Aku benar-benar sebal padanya. Mungkin lebih tepatnya merasa malu karena kejadian tertidur di pundaknya. Segera aku beranjak dari tempat duduk, memasang tampang marah dan berjalan meninggalkan dia tanpa mengatakan apa-apa. Untunglah dia langsung memberiku jalan untuk lewat, dan tampaknya dia menahan senyum saat aku meliriknya. Benar-benar cowok yang menyebalkan...! gerutuku dalam hati.

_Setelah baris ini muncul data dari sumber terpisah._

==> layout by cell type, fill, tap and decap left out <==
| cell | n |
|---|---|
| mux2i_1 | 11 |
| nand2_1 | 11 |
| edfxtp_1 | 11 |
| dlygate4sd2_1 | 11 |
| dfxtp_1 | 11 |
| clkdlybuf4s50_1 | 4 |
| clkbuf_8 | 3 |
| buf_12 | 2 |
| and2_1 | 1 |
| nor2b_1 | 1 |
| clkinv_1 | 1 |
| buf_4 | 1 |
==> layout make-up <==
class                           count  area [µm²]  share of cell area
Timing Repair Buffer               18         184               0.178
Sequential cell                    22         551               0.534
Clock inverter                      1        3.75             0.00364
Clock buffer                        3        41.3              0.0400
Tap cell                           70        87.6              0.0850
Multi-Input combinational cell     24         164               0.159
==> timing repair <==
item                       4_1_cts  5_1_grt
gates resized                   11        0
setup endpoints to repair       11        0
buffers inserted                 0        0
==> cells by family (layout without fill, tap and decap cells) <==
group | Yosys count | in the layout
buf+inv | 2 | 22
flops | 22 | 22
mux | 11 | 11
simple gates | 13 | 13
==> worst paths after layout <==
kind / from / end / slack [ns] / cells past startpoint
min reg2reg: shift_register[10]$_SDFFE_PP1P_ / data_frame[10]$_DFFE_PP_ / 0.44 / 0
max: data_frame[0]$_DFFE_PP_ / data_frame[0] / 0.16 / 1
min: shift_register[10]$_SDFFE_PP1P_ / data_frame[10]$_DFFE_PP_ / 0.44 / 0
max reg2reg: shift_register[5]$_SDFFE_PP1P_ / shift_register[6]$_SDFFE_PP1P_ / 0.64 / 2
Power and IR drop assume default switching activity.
[design.v]
module debouncer(clk,one, zero, start, reset,LED0,LED1,LED2,LED3,LED4,LED5,LED6,LED7);
input clk, one, zero,start,reset;
reg [9:0] one_buf;
reg [9:0] zero_buf;
reg [9:0] start_buf;
reg [9:0] reset_buf;
reg [7:0] my_input;
reg [4:0] input_col;
reg [4:0] input_row;
reg [31:0] counter;
reg [31:0] state;
assign LED0 = my_input[0];
assign LED1 = my_input[1];
assign LED2 = my_input[2];
assign LED3 = my_input[3];
assign LED4 = my_input[4];
assign LED5 = my_input[5];
assign LED6 = my_input[6];
assign LED7 = my_input[7];
output LED0,LED1,LED2,LED3,LED4,LED5,LED6,LED7;
always @(negedge clk)
begin
		one_buf = (one_buf << 1) | one;
		zero_buf = (zero_buf << 1) | zero;
		start_buf = (start_buf << 1)| start;
		reset_buf = (reset_buf << 1) | reset;
	case(state)
		0:
		begin
			my_input = 0;
			state = 1;
			counter=0;
		end
		1000:
		begin
			if(one_buf == 10'b1111111111 && zero_buf == 10'b1111111111 && reset_buf == 10'b1111111111 && start_buf == 10'b1111111111)
			begin
			counter = counter + 1;
			end
			if(counter == 50000)
			begin
				counter = 0;
				state = 0;
			end
		end
		1:
		begin
			if(reset_buf == 10'b0000000000)
				begin
				state = 1000;
				end
			if(one_buf == 10'b0000000000)
			begin
				my_input[0] = 1;
				state = 2;
			end
			else if(zero_buf == 10'b0000000000)
			begin
				my_input[0] = 0;
				state = 2;
			end
		end
		2:
		begin
			if(reset_buf == 10'b0000000000)
				begin
				state = 1000;
				end
			if(one_buf == 10'b1111111111 && zero_buf == 10'b1111111111 && reset_buf == 10'b1111111111 && start_buf == 10'b1111111111)
			begin
			counter = counter + 1;
			end
			if(counter == 50000)
			begin
				counter = 0;
				state = 3;
			end
		end
		3:
		begin
			if(reset_buf == 10'b0000000000)
				begin
				state = 1000;
				end
			if(one_buf == 10'b0000000000)
			begin
				my_input[1] = 1;
				state = 4;
			end
			else if(zero_buf == 10'b0000000000)
			begin
				my_input[1] = 0;
				state = 4;
			end
		end
		4:
		begin
			if(reset_buf == 10'b0000000000)
				begin
				state = 1000;
				end
			if(one_buf == 10'b1111111111 && zero_buf == 10'b1111111111 && reset_buf == 10'b1111111111 && start_buf == 10'b1111111111)
			begin
			counter = counter + 1;
			end
			if(counter == 50000)
			begin
				counter = 0;
				state = 5;
			end
		end
		5:
		begin
			if(reset_buf == 10'b0000000000)
				begin
				state = 1000;
				end
			if(one_buf == 10'b0000000000)
			begin
				my_input[2] = 1;
				state = 6;
			end
			else if(zero_buf == 10'b0000000000)
			begin
				my_input[2] = 0;
				state = 6;
			end
		end
		6:
		begin
			if(reset_buf == 10'b0000000000)
				begin
				state = 1000;
				end
			if(one_buf == 10'b1111111111 && zero_buf == 10'b1111111111 && reset_buf == 10'b1111111111 && start_buf == 10'b1111111111)
			begin
			counter = counter + 1;
			end
			if(counter == 50000)
			begin
				counter = 0;
				state = 7;
			end
		end
		7:
		begin
			if(reset_buf == 10'b0000000000)
				begin
				state = 1000;
				end
			if(one_buf == 10'b0000000000)
			begin
				my_input[3] = 1;
				state = 8;
			end
			else if(zero_buf == 10'b0000000000)
			begin
				my_input[3] = 0;
				state = 8;
			end
		end
		8:
		begin
			if(reset_buf == 10'b0000000000)
				begin
				state = 1000;
				end
			if(one_buf == 10'b1111111111 && zero_buf == 10'b1111111111 && reset_buf == 10'b1111111111 && start_buf == 10'b1111111111)
			begin
			counter = counter + 1;
			end
			if(counter == 50000)
			begin
				counter = 0;
				state = 9;
			end
		end
		9:
		begin
			if(reset_buf == 10'b0000000000)
				begin
				state = 1000;
				end
			if(one_buf == 10'b0000000000)
			begin
				my_input[4] = 1;
				state = 10;
			end
			else if(zero_buf == 10'b0000000000)
			begin
				my_input[4] = 0;
				state = 10;
			end
		end
		10:
		begin
			if(reset_buf == 10'b0000000000)
				begin
				state = 1000;
				end
			if(one_buf == 10'b1111111111 && zero_buf == 10'b1111111111 && reset_buf == 10'b1111111111 && start_buf == 10'b1111111111)
			begin
			counter = counter + 1;
			end
			if(counter == 50000)
			begin
				counter = 0;
				state = 11;
			end
		end
		11:
		begin
			if(reset_buf == 10'b0000000000)
				begin
				state = 1000;
				end
			if(one_buf == 10'b0000000000)
			begin
				my_input[5] = 1;
				state = 12;
			end
			else if(zero_buf == 10'b0000000000)
			begin
				my_input[5] = 0;
				state = 12;
			end
		end
		12:
		begin
			if(reset_buf == 10'b0000000000)
				begin
				state = 1000;
				end
			if(one_buf == 10'b1111111111 && zero_buf == 10'b1111111111 && reset_buf == 10'b1111111111 && start_buf == 10'b1111111111)
			begin
			counter = counter + 1;
			end
			if(counter == 50000)
			begin
				counter = 0;
				state = 13;
			end
		end
		13:
		begin
			if(reset_buf == 10'b0000000000)
				begin
				state = 1000;
				end
			if(one_buf == 10'b0000000000)
			begin
				my_input[6] = 1;
				state = 14;
			end
			else if(zero_buf == 10'b0000000000)
			begin
				my_input[6] = 0;
				state = 14;
			end
		end
		14:
		begin
			if(reset_buf == 10'b0000000000)
				begin
				state = 1000;
				end
			if(one_buf == 10'b1111111111 && zero_buf == 10'b1111111111 && reset_buf == 10'b1111111111 && start_buf == 10'b1111111111)
			begin
			counter = counter + 1;
			end
			if(counter == 50000)
			begin
				counter = 0;
				state = 15;
			end
		end
		15:
		begin
			if(reset_buf == 10'b0000000000)
				begin
				state = 1000;
				end
			if(one_buf == 10'b0000000000)
			begin
				my_input[7] = 1;
				state = 16;
			end
			else if(zero_buf == 10'b0000000000)
			begin
				my_input[7] = 0;
				state = 16;
			end
		end
		16:
		begin
			if(reset_buf == 10'b0000000000)
				begin
				state = 1000;
				end
			if(one_buf == 10'b1111111111 && zero_buf == 10'b1111111111 && reset_buf == 10'b1111111111 && start_buf == 10'b1111111111)
			begin
			counter = counter + 1;
			end
			if(counter == 50000)
			begin
				counter = 0;
				state = 17;
			end
		end
		17:
		begin
			if(reset_buf == 10'b0000000000)
				begin
				state = 1000;
				end
			if(start_buf == 10'b0000000000)
			begin
			state = 18;
			end
		end
		18:
		begin
			if(reset_buf == 10'b0000000000)
				begin
				state = 1000;
				end
			if(one_buf == 10'b1111111111 && zero_buf == 10'b1111111111 && reset_buf == 10'b1111111111 && start_buf == 10'b1111111111)
			begin
			counter = counter + 1;
			end
			if(counter == 50000)
			begin
				counter = 0;
				state = 19;
			end
		end
		19:
		begin
		input_col = my_input[3:0];
		input_row = my_input[7:4];
		my_input = 0;
		state = 0;
		end
	endcase
end
endmodule
### flow/run.sh
#!/bin/bash
# OpenROAD 26Q1-2900-gdf79404cd8, Yosys 0.63+post, stock flow scripts
make -C /OpenROAD-flow-scripts/flow DESIGN_CONFIG=/design/flow/config.mk WORK_HOME=/design/flow/orfs finish
### flow/config.mk
export PLATFORM = sky130hd
export DESIGN_NAME = timer
export DESIGN_NICKNAME = timer
export VERILOG_FILES = /design/flow/design.v
export SDC_FILE = /design/flow/constraint.sdc
export NUM_CORES = 4
export LEC_CHECK = 1
export CORE_UTILIZATION = 50
### flow/constraint.sdc
current_design timer

set clk_period 10.4
set clk_io_pct 0.2

create_clock -name clk0 -period $clk_period [get_ports {clk}]

set non_clock_inputs [all_inputs -no_clocks]
set_input_delay [expr $clk_period * $clk_io_pct] -clock clk0 $non_clock_inputs
set_output_delay [expr $clk_period * $clk_io_pct] -clock clk0 [all_outputs]
==> flow/design.v <==
`timescale 1ns / 1ps
module clkdiv(
    input mclk,
    input rst,
    output clk190
);
reg [18:0] clk_div;
always@(posedge mclk,posedge rst)
begin
if(rst==1)
clk_div=0;
else 
clk_div=clk_div+1; 
end
assign clk190=clk_div[18];
endmodule
==> flow/run.sh <==
#!/bin/bash
# OpenROAD 26Q1-2900-gdf79404cd8, Yosys 0.63+post, stock flow scripts
make -C /OpenROAD-flow-scripts/flow DESIGN_CONFIG=/design/flow/config.mk WORK_HOME=/design/flow/orfs finish
==> flow/config.mk <==
export PLATFORM = sky130hd
export DESIGN_NAME = clkdiv
export DESIGN_NICKNAME = clkdiv
export VERILOG_FILES = /design/flow/design.v
export SDC_FILE = /design/flow/constraint.sdc
export NUM_CORES = 4
export LEC_CHECK = 1
export CORE_AREA = 10 10 100 100
export DIE_AREA = 0 0 110 110
==> flow/constraint.sdc <==
current_design clkdiv

set clk_period 3.5
set clk_io_pct 0.2

create_clock -name clk0 -period $clk_period [get_ports {mclk}]

set non_clock_inputs [all_inputs -no_clocks]
set_input_delay [expr $clk_period * $clk_io_pct] -clock clk0 $non_clock_inputs
set_output_delay [expr $clk_period * $clk_io_pct] -clock clk0 [all_outputs]
==> impl.org <==
* Flow results

** Run status
- Run status :: finished, final reports clean

** Final timing
- Per the final report, max-transition violations number 0.
- In the finished design, the share of the clock period the worst path needs comes to 51.00%.
- Final clock skew :: 7.877 ps
- Maximum frequency from static timing analysis :: 0.5603 GHz
- Counting I/O delays and the setup requirement, the final critical path takes 1785 ps.
- Final number of hold-violating endpoints :: 0
- Setup repair after global routing left no endpoint under its margin.
- Normalized max-slew margin :: 52.70%
- Total Negative Setup Slacks :: 0 ps
- Hold timing on the final database bottoms out at a slack of 467.5 ps.
- For the pin with the worst max-slew slack, the measured transition is 708.7 ps.
- Setup slack after layout :: 1715 ps
- Number of setup violations in the final report :: 0

** Worst setup path
- Cell type of the slowest stage on the worst timing path :: sky130_fd_sc_hd__clkdlybuf4s50_1
- According to the timing report, the arrival time at the worst endpoint equals 1080 ps.
- Register-to-register setup slack :: 1990 ps
- The critical path in this run is classified as reg -> out.
- For the worst reg-to-reg path, the endpoint reported by OpenROAD is clk_div[16].
- The OpenROAD report gives the critical path a required time of 2800 ps.
- For the worst reg-to-reg path, the startpoint reported by OpenROAD is clk_div[0].
- For the worst flop-to-flop path, the logic depth is 5.
- Crit path largest cell delay :: 470 ps
- Worst path cell trace :: clkdlybuf4s50_1
- Worst Setup End Kind :: output pin
- The worst setup path is launched from a flop.
- The timing report attributes the biggest portion of critical-path delay to buffers and inverters.
- Crit path max fanout :: 2
- CP bufs+invs :: 1

** Die
- In this run the core area contains 32 standard-cell rows.
- Core area :: 7807 um2
- Pin placement for this block handled 3 I/O pins.
- The initial utilization of the core area, before any placement, comes to 10.61%.
- The die is 110 um wide.
- Measured along the y axis, the die boundary spans 110 um.
- Chip area :: 12100 um2

** CTS
- Buffer count from post-CTS setup fixing :: 0
- Clock buffer count from CTS :: 3
- TritonCTS built the clock tree.
- Register clock-pin slew on the reported worst setup and hold paths :: 80 ps
- For this design, the CTS-stage hold fixing added 0 buffers.
- Root Buffer Master :: sky130_fd_sc_hd__clkbuf_8
- The report lists the number of cells resized after CTS as 0.
- Number of H-tree levels :: 1
- Sinks on Clock Net :: 19
- At the later pin of the worst-skew pair, clock insertion delay measures 260 ps.
- Maximum count of clock buffers along a single path :: 2

** Worst hold path
- For hold timing, the worst endpoint is clk_div[16].
- Path type of the worst min-delay path :: reg -> reg
- The startpoint identified for the worst hold timing path is clk_div[16].
- Number of instances on the worst hold path :: 1

** Logic synthesis
- Per the synth log, the flip-flop and latch total comes to 19.
- Mux area share :: 0%
- For this run, the register share of the synthesized area comes to 57.40%.
- Looking at the gate-level netlist, the highest instance count belongs to sky130_fd_sc_hd__dfrtp_1.
- For reference, simple AND, OR, NAND and NOR cells occupy 22.21% of the area reported after synthesis.
- Top cells by area in the synthesized netlist :: sky130_fd_sc_hd__dfrtp_1, sky130_fd_sc_hd__xnor2_1, sky130_fd_sc_hd__xor2_1
- The synthesized design contains 0 enable-type register cells.
- Top area contributor share :: 57.40%
- Fraction of registers with async set or reset after synthesis :: 100.0%
- Summed instance area of the synthesized netlist :: 828.3 um2
- Synthesis area per yosys :: 828.3 um2
- Post-synthesis average cell area :: 12.36 um2
- Compound-cell area share of the yosys netlist :: 0%
- The commonest cells after synthesis are sky130_fd_sc_hd__dfrtp_1, sky130_fd_sc_hd__xnor2_1, sky130_fd_sc_hd__nand2_1, sky130_fd_sc_hd__xor2_1, sky130_fd_sc_hd__nand3_1.
- Per the synthesis report, the number of distinct cell types is 18.
- Yosys shows that the main logic family after synthesis is simple AND/OR/NAND/NOR gates.
- Of the total synthesized cell area, the portion taken by XOR and XNOR cells is 17.98%.
- Largest area contributor in the synthesized netlist :: sky130_fd_sc_hd__dfrtp_1
- Counting the warning lines in the Yosys log gives 1.
- Looking at the cell usage after synthesis, the top flip-flop cell is sky130_fd_sc_hd__dfrtp_1.
- Per the synthesis report, the adder-cell share of the synthesized area is 1.511%.
- Post-Syn Instances :: 67
- The number of cells reported by Yosys stat comes to 67.

** Finish
- Of the cells placed in the final design, the portion with a size suffix greater than 1 is 10.96%.
- Filler-free cell count of the finished design :: 175
- The register with the most flip-flops in the layout has 19 of them.
- Per the run report, area growth between synthesis and finish was 23.41%.
- Finished Cell Area :: 1022 um2
- Number of filler instances in the final layout :: 876
- Post-route core utilization :: 13.09%

** Power
- Switch Pwr :: 0.07746 mW
- Clock power share :: 40.4%
- Dividing total power by cell area gives a power density of 368.8 nW/um2.
- Internal Dissipation :: 0.2995 mW
- The highest supply drop recorded on VDD is 0.1244 mV.
- Static leakage :: 0.4512 nW
- Combinational logic is responsible for 1.4% of the overall power.
- Sequential share of power :: 58.2%
- Sw Share :: 20.55%
- Summing internal, switching and leakage power gives 0.3770 mW.

** Global routing
- Summed over all routing layers, the global router reports a total usage of 2.398%.
- Number of global-route vias before repair :: 525
- First-pass GRT wire length :: 2.325 mm
- Entering global routing, the biggest net connects 20 pins.
- The total overflow left after global routing is 0.
- The number of antenna violations at the first check in global routing was 0.

** Placement
- The pre-CTS setup check shows a worst slack of 1826 ps.
- Sum of net half-perimeters after detailed placement :: 877 um
- Total cell area at the placement stage :: 975.9 um2
- Quantity of I/O buffers inserted on ports :: 2
- After detailed placement, the design holds a cell count of 171.
- Routability-driven placement finished with a final weighted congestion of 0.7234.

** Route
- Post-detailed-route count of antenna-violating nets :: 0
- Vias :: 480
- Detailed-route iteration 0 reported a violation count of 9.
- For this run, the detailed router's first-pass iteration total came to 4.
- For this run, the script counts the antenna cells in the layout as 0.
- Count of unresolved DRC violations after routing :: 0
- Using the TritonRoute via totals, the vias-per-cell ratio works out to 2.743.
- The wire length recorded after detailed routing is 1.256 mm.
- Routed length per placed instance :: 7.177 um

** Run
- Count of tool warnings :: 25
- The tool flagged a number of max-cap violations equal to 0.
## how the worst max path moves through the flow
stage / startpoint / end / slack (ps) / cells past startpoint
final: clk_div[18] / clk190 / 1720 / 1
after global routing: clk_div[18] / clk190 / 1640 / 1
after CTS: clk_div[18] / clk190 / 1690 / 1
## power groups by stage
stage	Combinational (mW)	Clock (mW)	Sequential [mW]
after global routing	0.00643	0.174	0.219
after CTS	0.00573	0.157	0.219
final	0.00519	0.152	0.219
## area by class of cell
class                           count  area (um2)  share of cell area, %
Sequential cell                    19       475.5                  46.51
Clock buffer                        3       41.29                  4.039
Tap cell                          102       127.6                  12.48
Clock inverter                      1       5.005                 0.4896
Timing Repair Buffer                2       20.02                  1.958
Inverter                            2       7.507                 0.7344
Multi-Input combinational cell     46       345.3                  33.78
## cells by family (layout without fill, tap and decap cells)
logic type	after synthesis	after routing
xor gates and xnor gates	17	17
adders and majority gates	1	1
buffers and inverters	2	8
DFF	19	19
and+or+nand+nor	28	28
## cell usage in the layout (no fill, tap or decap), drive strengths merged
| cell type | instances |
|---|---|
| xnor2 | 11 |
| and3 | 2 |
| or2 | 1 |
| clkdlybuf4s50 | 2 |
| nand3 | 6 |
| nand2 | 6 |
| clkinv | 1 |
| dfrtp | 19 |
| and4 | 1 |
| nand4 | 4 |
| clkbuf | 3 |
| nor2 | 4 |
| ha | 1 |
| inv | 2 |
| and2 | 1 |
| nor3 | 2 |
| xor2 | 6 |
| nor4 | 1 |
## per-layer routing
metal  up-vias  global-route usage, %  routed length [um]
met5         -                      0                   0
met4         0                 0.5576                  30
met3         2                  1.410                  98
met2         5                  3.810                 540
met1       238                  2.723                 587
li1        235                      -                   -
Power is estimated from default activity; no workload was simulated.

Aku turun dari bis dan langsung menuju toilet. Tempatnya diujung rumah makan ini. Melewati sebuah lorong, sampailah aku disana, deretan toilet kecil yang terlihat seadanya tapi lumayan bersih. Aku segera masuk kesalah satunya. Sekalian kubasuh wajahku. Rasanya segar sekali. Tapi rasa mengganjal di kedua kelopak mataku belum juga hilang. Saat keluar dari toilet, kulihat sebuah kaca kecil tergantung di tembok tepat di depan pintu toilet yang tadi kumasuki. Kulihat bayangan diriku di cermin. Benar-benar kacau batinku. Dan aku tampak sepuluh tahun lebih tua dengan kantung mata itu. Segera kuambil sisir dari dalam tasku, merapikan ikatan rambutku seadanya, seharusnya aku tidak perlu sampai separah ini menghadapi kenyataan yang sudah terjadi, omelku pada diri sendiri. Tapi memang bukan hal yang mudah untuk bisa langsung melupakan seseorang yang pernah kita harapkan bisa menghabiskan waktu bersama di masa depan. Kuhela nafas panjang, seharusnya aku bisa berfikir realistis.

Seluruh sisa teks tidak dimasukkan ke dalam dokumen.